ウミガメ回遊を衛星追跡 米国専門誌に論文掲載へ 奄美海洋生物研の興会長ら

2018年12月07日

 追跡調査のため発信機を付けたウミガメの放流(奄美海洋生物研究会提供)

追跡調査のため発信機を付けたウミガメの放流(奄美海洋生物研究会提供)

 奄美海洋生物研究会の興克樹会長らは、奄美大島で産卵したアカウミガメとアオウミガメの行動ルートの調査結果を論文にまとめた。奄美大島や沖縄沿岸で産卵したアオウミガメの追跡調査は初めてで、本州沿岸に餌場が多いことを実証。アカウミガメの追跡調査では、餌場が東シナ海に集中することを裏付けた。

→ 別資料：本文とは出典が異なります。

==> src/rtl/dxb_pkg.sv <==
package dxb_pkg;
  localparam int DXB_ENTRIES    = 32;
  localparam int DXB_VA_W       = 43;
  localparam int DXB_PA_W       = 34;
  localparam int DXB_BASE_SHIFT = 13;
  localparam int DXB_SHIFT_STEP = 3;

  typedef enum logic [1:0] {
    PG_8K   = 2'b00,
    PG_64K  = 2'b01,
    PG_512K = 2'b10,
    PG_4M   = 2'b11
  } pgsz_e;

  // extra offset bits above the smallest page for a size code
  function automatic int extra_bits(pgsz_e sz, int step);
    return step * int'(sz);
  endfunction
endpackage

==> src/rtl/dxb_entry.sv <==
module dxb_entry
  import dxb_pkg::*;
#(
  parameter int VA_W       = DXB_VA_W,
  parameter int PA_W       = DXB_PA_W,
  parameter int BASE_SHIFT = DXB_BASE_SHIFT,
  parameter int SHIFT_STEP = DXB_SHIFT_STEP
) (
  input  logic                       clk,
  input  logic                       rst_n,
  input  logic                       clr,
  input  logic                       wr_en,
  input  logic [VA_W-BASE_SHIFT-1:0] wr_tag,
  input  logic [PA_W-BASE_SHIFT-1:0] wr_frame,
  input  pgsz_e                      wr_size,
  input  logic                       wr_rd,
  input  logic                       wr_wr,
  input  logic [VA_W-1:0]            lk_va,
  output logic                       match,
  output logic                       rd_ok,
  output logic                       wr_ok,
  output logic [PA_W-1:0]            pa
);
  localparam int TAG_W = VA_W - BASE_SHIFT;
  localparam int FRM_W = PA_W - BASE_SHIFT;

  logic             valid_q;
  logic [TAG_W-1:0] tag_q;
  logic [FRM_W-1:0] frm_q;
  pgsz_e            size_q;
  logic             rd_q;
  logic             wr_q;

  always_ff @(posedge clk or negedge rst_n) begin
    if (!rst_n) begin
      valid_q <= 1'b0;
      tag_q   <= '0;
      frm_q   <= '0;
      size_q  <= PG_8K;
      rd_q    <= 1'b0;
      wr_q    <= 1'b0;
    end else if (clr) begin
      valid_q <= 1'b0;
    end else if (wr_en) begin
      valid_q <= 1'b1;
      tag_q   <= wr_tag;
      frm_q   <= wr_frame;
      size_q  <= wr_size;
      rd_q    <= wr_rd;
      wr_q    <= wr_wr;
    end
  end

  int               low_bits;
  logic             differs;
  logic [FRM_W-1:0] pa_hi;

  always_comb begin
    low_bits = extra_bits(size_q, SHIFT_STEP);
    differs  = 1'b0;
    for (int i = 0; i < TAG_W; i++) begin
      if (i >= low_bits && tag_q[i] != lk_va[BASE_SHIFT+i]) differs = 1'b1;
    end
    for (int k = 0; k < FRM_W; k++) begin
      pa_hi[k] = (k < low_bits) ? lk_va[BASE_SHIFT+k] : frm_q[k];
    end
  end

  assign match = valid_q && !differs;
  assign rd_ok = rd_q;
  assign wr_ok = wr_q;
  assign pa    = {pa_hi, lk_va[BASE_SHIFT-1:0]};
endmodule

==> src/rtl/dxb_pick.sv <==
module dxb_pick #(
  parameter int N    = 32,
  parameter int PA_W = 34
) (
  input  logic [N-1:0]           match,
  input  logic [N-1:0]           rd_ok,
  input  logic [N-1:0]           wr_ok,
  input  logic [N-1:0][PA_W-1:0] pa,
  output logic                   any,
  output logic                   sel_rd,
  output logic                   sel_wr,
  output logic [PA_W-1:0]        sel_pa
);
  // scan downward so the lowest matching index is the last to write
  always_comb begin
    any    = 1'b0;
    sel_rd = 1'b0;
    sel_wr = 1'b0;
    sel_pa = '0;
    for (int i = N - 1; i >= 0; i--) begin
      if (match[i]) begin
        any    = 1'b1;
        sel_rd = rd_ok[i];
        sel_wr = wr_ok[i];
        sel_pa = pa[i];
      end
    end
  end
endmodule

==> src/rtl/dxb_rr_ptr.sv <==
module dxb_rr_ptr #(
  parameter int N     = 32,
  parameter int PTR_W = $clog2(N)
) (
  input  logic             clk,
  input  logic             rst_n,
  input  logic             adv,
  output logic [PTR_W-1:0] ptr
);
  localparam logic [PTR_W-1:0] LAST = PTR_W'(N - 1);

  always_ff @(posedge clk or negedge rst_n) begin
    if (!rst_n)        ptr <= '0;
    else if (adv)      ptr <= (ptr == LAST) ? '0 : ptr + 1'b1;
  end
endmodule

==> src/rtl/data_xlate_buf.sv <==
module data_xlate_buf
  import dxb_pkg::*;
#(
  parameter int ENTRIES    = DXB_ENTRIES,
  parameter int VA_W       = DXB_VA_W,
  parameter int PA_W       = DXB_PA_W,
  parameter int BASE_SHIFT = DXB_BASE_SHIFT,
  parameter int SHIFT_STEP = DXB_SHIFT_STEP
) (
  input  logic                       clk,
  input  logic                       rst_n,
  input  logic                       inv_all,
  input  logic                       lk_valid,
  output logic                       lk_ready,
  input  logic [VA_W-1:0]            lk_va,
  input  logic                       lk_write,
  output logic                       res_valid,
  output logic                       res_hit,
  output logic                       res_miss,
  output logic                       res_fault,
  output logic [PA_W-1:0]            res_pa,
  input  logic                       fill_valid,
  output logic                       fill_ready,
  input  logic [VA_W-BASE_SHIFT-1:0] fill_vpn,
  input  logic [PA_W-BASE_SHIFT-1:0] fill_pfn,
  input  logic [1:0]                 fill_size,
  input  logic                       fill_rd_ok,
  input  logic                       fill_wr_ok
);
  localparam int PTR_W = $clog2(ENTRIES);

  logic [PTR_W-1:0]             fill_ptr;
  logic                         fill_fire;
  logic [ENTRIES-1:0]           e_match, e_rd, e_wr;
  logic [ENTRIES-1:0][PA_W-1:0] e_pa;
  logic                         any_match, sel_rd, sel_wr;
  logic [PA_W-1:0]              sel_pa;
  logic                         allowed;

  assign lk_ready   = !inv_all;
  assign fill_ready = !inv_all;
  assign fill_fire  = fill_valid && fill_ready;

  dxb_rr_ptr #(.N(ENTRIES), .PTR_W(PTR_W)) u_ptr (
    .clk(clk), .rst_n(rst_n), .adv(fill_fire), .ptr(fill_ptr)
  );

  for (genvar g = 0; g < ENTRIES; g++) begin : g_ent
    dxb_entry #(
      .VA_W(VA_W), .PA_W(PA_W), .BASE_SHIFT(BASE_SHIFT), .SHIFT_STEP(SHIFT_STEP)
    ) u_ent (
      .clk      (clk),
      .rst_n    (rst_n),
      .clr      (inv_all),
      .wr_en    (fill_fire && (fill_ptr == PTR_W'(g))),
      .wr_tag   (fill_vpn),
      .wr_frame (fill_pfn),
      .wr_size  (pgsz_e'(fill_size)),
      .wr_rd    (fill_rd_ok),
      .wr_wr    (fill_wr_ok),
      .lk_va    (lk_va),
      .match    (e_match[g]),
      .rd_ok    (e_rd[g]),
      .wr_ok    (e_wr[g]),
      .pa       (e_pa[g])
    );
  end

  dxb_pick #(.N(ENTRIES), .PA_W(PA_W)) u_pick (
    .match(e_match), .rd_ok(e_rd), .wr_ok(e_wr), .pa(e_pa),
    .any(any_match), .sel_rd(sel_rd), .sel_wr(sel_wr), .sel_pa(sel_pa)
  );

  assign allowed   = lk_write ? sel_wr : sel_rd;
  assign res_valid = lk_valid && lk_ready;
  assign res_hit   = res_valid && any_match && allowed;
  assign res_fault = res_valid && any_match && !allowed;
  assign res_miss  = res_valid && !any_match;
  assign res_pa    = res_hit ? sel_pa : '0;
endmodule

==> config.mk <==
export PLATFORM = sky130hd
export DESIGN_NAME = data_xlate_buf
export DESIGN_NICKNAME = d
export VERILOG_FILES = /design/src/rtl/dxb_pkg.sv /design/src/rtl/dxb_entry.sv /design/src/rtl/dxb_pick.sv /design/src/rtl/dxb_rr_ptr.sv /design/src/rtl/data_xlate_buf.sv
export SDC_FILE = /design/constraint.sdc
export NUM_CORES = 2
export LEC_CHECK = 0
export ABC_AREA = 1
export BUFFER_PORTS_ARGS = -buffer_cell sky130_fd_sc_hd__buf_2
export CORE_MARGIN = 3
export CORE_UTILIZATION = 66
export DETAILED_ROUTE_END_ITERATION = 10
export PLACE_DENSITY = 0.83
export REMOVE_ABC_BUFFERS = 1
export SYNTH_ARGS = -nofsm -noshare
export SYNTH_HDL_FRONTEND = slang
export SYNTH_SLANG_ARGS = --single-unit
==> constraint.sdc <==
create_clock -name clk -period 7.9 [get_ports clk]
set_clock_uncertainty 0.15 [all_clocks]
set_input_delay 1.185 -clock clk [delete_from_list [all_inputs] [get_ports clk]]
set_output_delay 1.185 -clock clk [all_outputs]
set_load 0.03 [all_outputs]
==> results.md <==
- The run finished, with violations left.
- The checks that failed: max-capacitance violations, max-slew violations.
- The highest ir drop seen on vdd is approximately 0.25 mV.
- In this run the number of cells on the critical path is 34.
- Compared with the post-synthesis result, the final layout area differs by 9.19%.
- In this design, the stage delay of the slowest critical-path cell is approximately 0.9 ns.
- The worst path needs around 7.7 ns of the cycle, external delays included.
- For this design the static power due to leakage is 50.3 nW.
- For the worst setup path, the data required time is roughly 6.6 ns.
- In this run the worst setup path begins at lk_va[25].
- Together, buffers and inverters on the worst path number 4.
- Once detail routing completed, the nets flagged for antenna violations numbered 0.
- Among all cell types in the netlist, the one instantiated most often is nand2_1.
- Of all nets on the critical path, the largest fanout is 34.
- The detail-routed via count per cell is between 6 and 7.
- The detailed-routing iteration count for the pre-antenna-repair pass is 9.
- Sorting the synthesized cells by how often they occur yields nand2_1 (4109), o21ai_0 (2454), dfrtp_1 (1797), inv_1 (927), clkbuf_1 (637).
- The critical path class is input pin to output port.
- In this run the tightest slew margin relative to its limit is -9.77%.
- Across all layers, the routed design uses between 80k and 90k vias.
- The layer with the highest usage after global routing is met2.
- The vertical die dimension is ~390 um.
- Of the post-synthesis cell area, the dominant cell type holds 47.2%.
- The max-slew violation count is 2.
- The wire length after detailed routing is ~340000 um.
- The initial antenna violation count is 15.
- The endpoint of the worst setup timing path is res_pa[16].
- The worst min-delay path class is input pin to async pin.
- The H-tree level count is 4.
- The routed length per placed instance is 24.0 um.
- The register-to-register setup slack is approximately 4.8 ns.
- The violation count after the first detailed-routing iteration is around 12k.
- The most frequent cell on the critical path is nand2_1.
- The flip-flop and latch count after synthesis is about 1.8k.
- For this run, the top clock speed supported by timing is around 130 MHz.
- For the final routed database, the setup TNS stands at 0 ns.
- Excluding fillers, the count of instances in the completed layout stands at approximately 14k.
- The met1 usage in global routing is slightly above 60%.
- The cell count of the worst reg-to-reg path is 7.
- The initialized floorplan defines between 100 and 150 standard-cell rows.
- After synthesis, the mean cell area works out to around 7.7 um2.
- The tightest hold margin is between 0.2 and 0.25 ns.
- The power consumption is around 33 mW.
- The transition time of the tightest slew-check pin is ~1.6 ns.
- The most used flip-flop cell after synthesis is dfrtp_1.
- In the routed design, unresolved DRC markers number 0.
- The post-placement cell count is approximately 14k.
- The worst register-to-register path ends at g_ent[10].u_ent.frm_q[15].
- The first-pass GRT wire length is 509000 um.
- Dividing total power by cell area gives a power density of around 320 nW/um2.
- In this run, synthesis inferred 0 flip-flops with an integrated enable.
- The number of distinct library cells after synthesis is 65.
- In this run the critical register-to-register path is launched from u_ptr.ptr[0].
- Sorting the synthesized cells by area gives the leading types as dfrtp_1 (47%), nand2_1 (16%), o21ai_0 (13%).
- The number of failing setup endpoints in the final timing report is 0.
- The number of global-route vias before repair is 83.7k.
- Global routing used between 10% and 20% of the available met3 tracks.
- The die is 386 um wide.
- The post-cts hold buffer count is 0.
- STA puts the critical path data arrival time at 6.37 ns.
- The number of nets in the layout is around 12k.
- For this run, asynchronously set or reset flops after synthesis account for 100%.
- The area of the die is ~150000 um2.
- The largest individual stage delay along the critical path comes from the cell a2111oi_0.
- Across every metal layer, demand over resource in global routing totals between 40 and 50%.
- The final cycle utilization of the critical path is a little over nine tenths.
- The clock latency reported for the late side of the worst-skew pair is roughly 0.82 ns.
- The critical path startpoint category is an input pin.
- The area of the core region is roughly 140000 um2.
- The share of layout cells above drive strength 1 is between 8 and 9%.
- The yosys synthesis warning count is 0.
- In this run the deepest clock path goes through 3 buffers.
- The fraction of the yosys area taken by sequential cells is 47.2%.
- The wire-length estimate of the detail-placed layout is 220000 um.
- Among cell families on the critical path, the largest total delay comes from simple AND/OR/NAND/NOR gates.
- The last weighted congestion value of the routability-driven placer is between 0.9 and 1.
- The quantity of I/O buffers inserted on ports is 143.
- The post-synthesis cell type with the largest combined area is dfrtp_1.
- The clock slew at the register clock pins of the worst setup and hold paths is 0.06 ns.
- Buffers inserted during clock tree synthesis total 187.
- Global routing consumed, on the met2 layer, 65.1% of the routing resources.
- The type of destination of the critical path is an output port.
- The cell count after synthesis is 12.3k.
- During I/O placement, the number of pins put on the boundary was roughly 140.
- TritonCTS built the clock tree.
- Once the floorplan was initialized, standard cells occupied around 67% of the core.
- The cell at the root of the clock tree is clkbuf_16.
- The post-synthesis cell area is between 90000 and 100000 um2.
- The count of endpoints failing hold in the final timing report is 0.
- The number of clock sinks is 1797.
- The total grt overflow is 0.
- At the end of the flow the core is filled with cells to around three quarters.
- Max-cap violations in this run came to 1.
- The largest net degree at the start of global routing is 176.
-- logic make-up after synthesis --
logic type	synth area share, %
and+or+nand+nor	20.3
AOI/OAI and AO/OA	17.7
buffers and inverters	7.60
DFF	47.2
xor gates and xnor gates	3.57
adders and majority gates	3.01
muxes	0.622
-- sequential cells by signal, summed over array words and instances, names as in the netlist --
| register | cells |
|---|---|
| g_ent.u_ent.rd_ok | 32 |
| g_ent.u_ent.size_q | 64 |
| g_ent.u_ent.wr_ok | 32 |
| g_ent.u_ent.tag_q | 960 |
| u_ptr.ptr | 5 |
| g_ent.u_ent.valid_q | 32 |
| g_ent.u_ent.frm_q | 672 |
-- placed cells by master (no fill, tap or decap), types with 33 or more instances in the layout --
cell type	instances
o21ai_0	2445
dfrtp_1	1797
a221oi_1	63
inv_1	902
buf_2	140
xnor2_1	235
o31ai_1	105
o22ai_1	107
a21oi_1	103
o211ai_1	72
ha_1	225
xor2_1	153
clkbuf_16	189
a22o_1	42
clkbuf_8	50
nor4_1	57
nor2_1	448
or2_2	105
clkinv_2	33
nand2_1	4072
nand3_1	140
buf_4	280
inv_2	41
-- power by group --
group	leakage, nW	switching [mW]	total (mW)	internal (mW)
sequential	24.1	2.47	15.0	12.6
combinational	23.2	5.59	9.01	3.42
clock	3.11	3.89	9.14	5.25
-- area by class of cell --
type | instances | area [um2]
fill | 11050 | 38400
inverter | 954 | 3590
clock buffer | 266 | 5520
tap | 1890 | 2360
multi-input combinational | 8701 | 43400
antenna | 11 | 27.5
timing repair buffer | 449 | 3380
sequential | 1797 | 45000
clock inverter | 69 | 793
-- through the flow --
stage | setup slack [ns] | area [um2]
CTS | 0.0237 | 104000
global route | -0.0120 | 104000
finish | 0.198 | 104000
global placement | 0.116 | 97600
detailed placement | 0.283 | 97600
floorplan | 0.978 | 91600
-- per-layer routing --
metal,wire length [um],vias to the layer above,part of all wire (%)
li1,-,39285,-
met1,127000,41651,37
met2,141000,6118,41
met3,48900,1409,14
met4,22500,18,6.6
met5,117,-,0.034
-- how the worst min path moves through the flow --
| stage | cells past startpoint | from | endpoint | slack, ns |
|---|---|---|---|---|
| 4_1_cts | 1 | rst_n | g_ent[27].u_ent.frm_q[0] | 0.29 |
| 3_3_place_gp | 2 | g_ent[18].u_ent.valid_q | g_ent[18].u_ent.valid_q | 0.31 |
| 6_report | 1 | rst_n | g_ent[27].u_ent.frm_q[0] | 0.21 |
| 2_1_floorplan | 2 | g_ent[12].u_ent.valid_q | g_ent[12].u_ent.valid_q | 0.29 |
| 3_5_place_dp | 2 | g_ent[18].u_ent.valid_q | g_ent[18].u_ent.valid_q | 0.31 |
| 5_1_grt | 1 | rst_n | g_ent[27].u_ent.frm_q[0] | 0.26 |
-- repair_timing --
item	4_1_cts	5_1_grt
setup endpoints to repair	36	36
resized for setup	4	35
pin swaps	0	1
buffers inserted	0	1
Power figures use the tool's default switching activity.
[src/rtl/i2c_scl_div_pkg.sv]
`timescale 1ns/1ps
package i2c_scl_div_pkg;

  typedef enum logic [1:0] {
    PH_IDLE = 2'd0,
    PH_LOW  = 2'd1,
    PH_HIGH = 2'd2
  } scl_phase_e;

  typedef enum logic {
    SEL_MAIN = 1'b0,
    SEL_EXT  = 1'b1
  } cfg_sel_e;

endpackage

[src/rtl/scl_rst_sync.sv]
`timescale 1ns/1ps
module scl_rst_sync #(
  parameter int STAGES = 2
) (
  input  logic clk,
  input  logic rst_n_a,
  output logic rst_n_o
);
  logic [STAGES-1:0] shift_q;
  logic [STAGES-1:0] shift_d;

  always_comb shift_d = {shift_q[STAGES-2:0], 1'b1};

  always_ff @(posedge clk or negedge rst_n_a) begin
    if (!rst_n_a) shift_q <= '0;
    else          shift_q <= shift_d;
  end

  assign rst_n_o = shift_q[STAGES-1];
endmodule

[src/rtl/scl_line_sync.sv]
`timescale 1ns/1ps
module scl_line_sync #(
  parameter int STAGES = 2
) (
  input  logic clk,
  input  logic rst_n,
  input  logic line_i,
  output logic line_o
);
  logic [STAGES:0] chain;

  assign chain[0] = line_i;

  for (genvar g = 0; g < STAGES; g++) begin : g_stage
    always_ff @(posedge clk or negedge rst_n) begin
      if (!rst_n) chain[g+1] <= 1'b1;
      else        chain[g+1] <= chain[g];
    end
  end

  assign line_o = chain[STAGES];
endmodule

[src/rtl/scl_cfg_regs.sv]
`timescale 1ns/1ps
module scl_cfg_regs
  import i2c_scl_div_pkg::*;
#(
  parameter int DIV_W = 12,
  parameter int LO_W  = 7
) (
  input  logic             clk,
  input  logic             rst_n,
  input  logic             wr_i,
  input  logic             sel_i,
  input  logic [7:0]       wdata_i,
  output logic [DIV_W-1:0] div_o,
  output logic             fast_o
);
  localparam int HI_W = DIV_W - LO_W;

  logic [LO_W-1:0] lo_q, lo_d;
  logic [HI_W-1:0] hi_q, hi_d;
  logic            fast_q, fast_d;
  logic            lo_en, hi_en;

  always_comb begin
    lo_en  = wr_i && (cfg_sel_e'(sel_i) == SEL_MAIN);
    hi_en  = wr_i && (cfg_sel_e'(sel_i) == SEL_EXT);
    lo_d   = wdata_i[LO_W-1:0];
    fast_d = wdata_i[7];
    hi_d   = wdata_i[HI_W-1:0];
  end

  always_ff @(posedge clk or negedge rst_n) begin
    if (!rst_n) begin
      lo_q   <= '0;
      fast_q <= 1'b0;
    end else if (lo_en) begin
      lo_q   <= lo_d;
      fast_q <= fast_d;
    end
  end

  always_ff @(posedge clk or negedge rst_n) begin
    if (!rst_n)     hi_q <= '0;
    else if (hi_en) hi_q <= hi_d;
  end

  assign div_o  = {hi_q, lo_q};
  assign fast_o = fast_q;

  // an extension write never disturbs the low field or the mode bit
  p_ext_isolated_r2: assert property (@(posedge clk) disable iff (!rst_n)
    hi_en |=> ($stable(lo_q) && $stable(fast_q)));
endmodule
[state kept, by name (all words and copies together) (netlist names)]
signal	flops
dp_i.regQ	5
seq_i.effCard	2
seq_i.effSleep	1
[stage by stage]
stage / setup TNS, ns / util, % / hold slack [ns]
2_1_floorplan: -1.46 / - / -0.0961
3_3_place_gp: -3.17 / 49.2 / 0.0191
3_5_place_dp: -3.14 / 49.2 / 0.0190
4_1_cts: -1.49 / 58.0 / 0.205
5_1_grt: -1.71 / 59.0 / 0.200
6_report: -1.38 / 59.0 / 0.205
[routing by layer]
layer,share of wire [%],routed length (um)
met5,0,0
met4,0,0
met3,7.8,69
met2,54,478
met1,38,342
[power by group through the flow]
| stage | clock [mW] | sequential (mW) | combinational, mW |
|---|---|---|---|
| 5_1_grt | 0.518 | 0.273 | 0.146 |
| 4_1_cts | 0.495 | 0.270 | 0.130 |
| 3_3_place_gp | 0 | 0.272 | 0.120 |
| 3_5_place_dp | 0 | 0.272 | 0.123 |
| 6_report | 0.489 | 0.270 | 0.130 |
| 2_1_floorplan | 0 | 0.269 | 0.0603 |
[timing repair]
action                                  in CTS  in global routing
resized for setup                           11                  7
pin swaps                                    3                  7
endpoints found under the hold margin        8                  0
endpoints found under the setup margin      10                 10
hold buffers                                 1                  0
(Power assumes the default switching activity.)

論文は2019年5月発行の米国の学術誌に掲載される予定だ。

 

 興会長(47)と、龍郷町安木屋場海岸でウミガメの上陸頭数調査などを行っている荒田利光さん(69)が6日、記者会見で発表した。

 

 同研究会は15年6月から7月にかけ、安木屋場海岸で産卵したアカウミガメとアオウミガメそれぞれ5匹の甲羅に人工衛星発信機を装着して放流し、回遊ルートを探った。

 

 調査期間が最も長い個体はアカウミガメが約11カ月間、アオウミガメは約2カ月間。アオウミガメ5匹のうち2匹は放流後の短い間で追跡できなくなったものの、他の3匹は本州や九州沿岸まで北上し、このうち1匹は東京の三宅島に達したことが分かったという。

 

 アカウミガメは4匹が東シナ海にとどまった。残り1匹も日本海へ北上して本州の中国地方沿岸に達した後、海水温の低下に伴って東シナ海に戻った。

 

 論文はこれらの結果について、興会長や荒田さんなど国内外の研究者6人が取りまとめて成果を考察した。米国の「Chelonian Conservation and Biology」に掲載される予定で、インターネット上でも近く公表される。

 

 興会長は「謎に包まれていたアオウミガメの生態や行動範囲の解明につながるのではないか」と期待。近年、奄美大島でアカウミガメの上陸確認数が減少傾向にあることについては、回遊ルートの東シナ海での漁業による混獲の可能性にも触れ、「海浜部の保護にとどまらず、広範囲での保護施策が必要」と話した。上陸頭数調査や保護に取り組んできた荒田さんは「記録が残ることで、調査研究が一層、進むのではないか」と語った。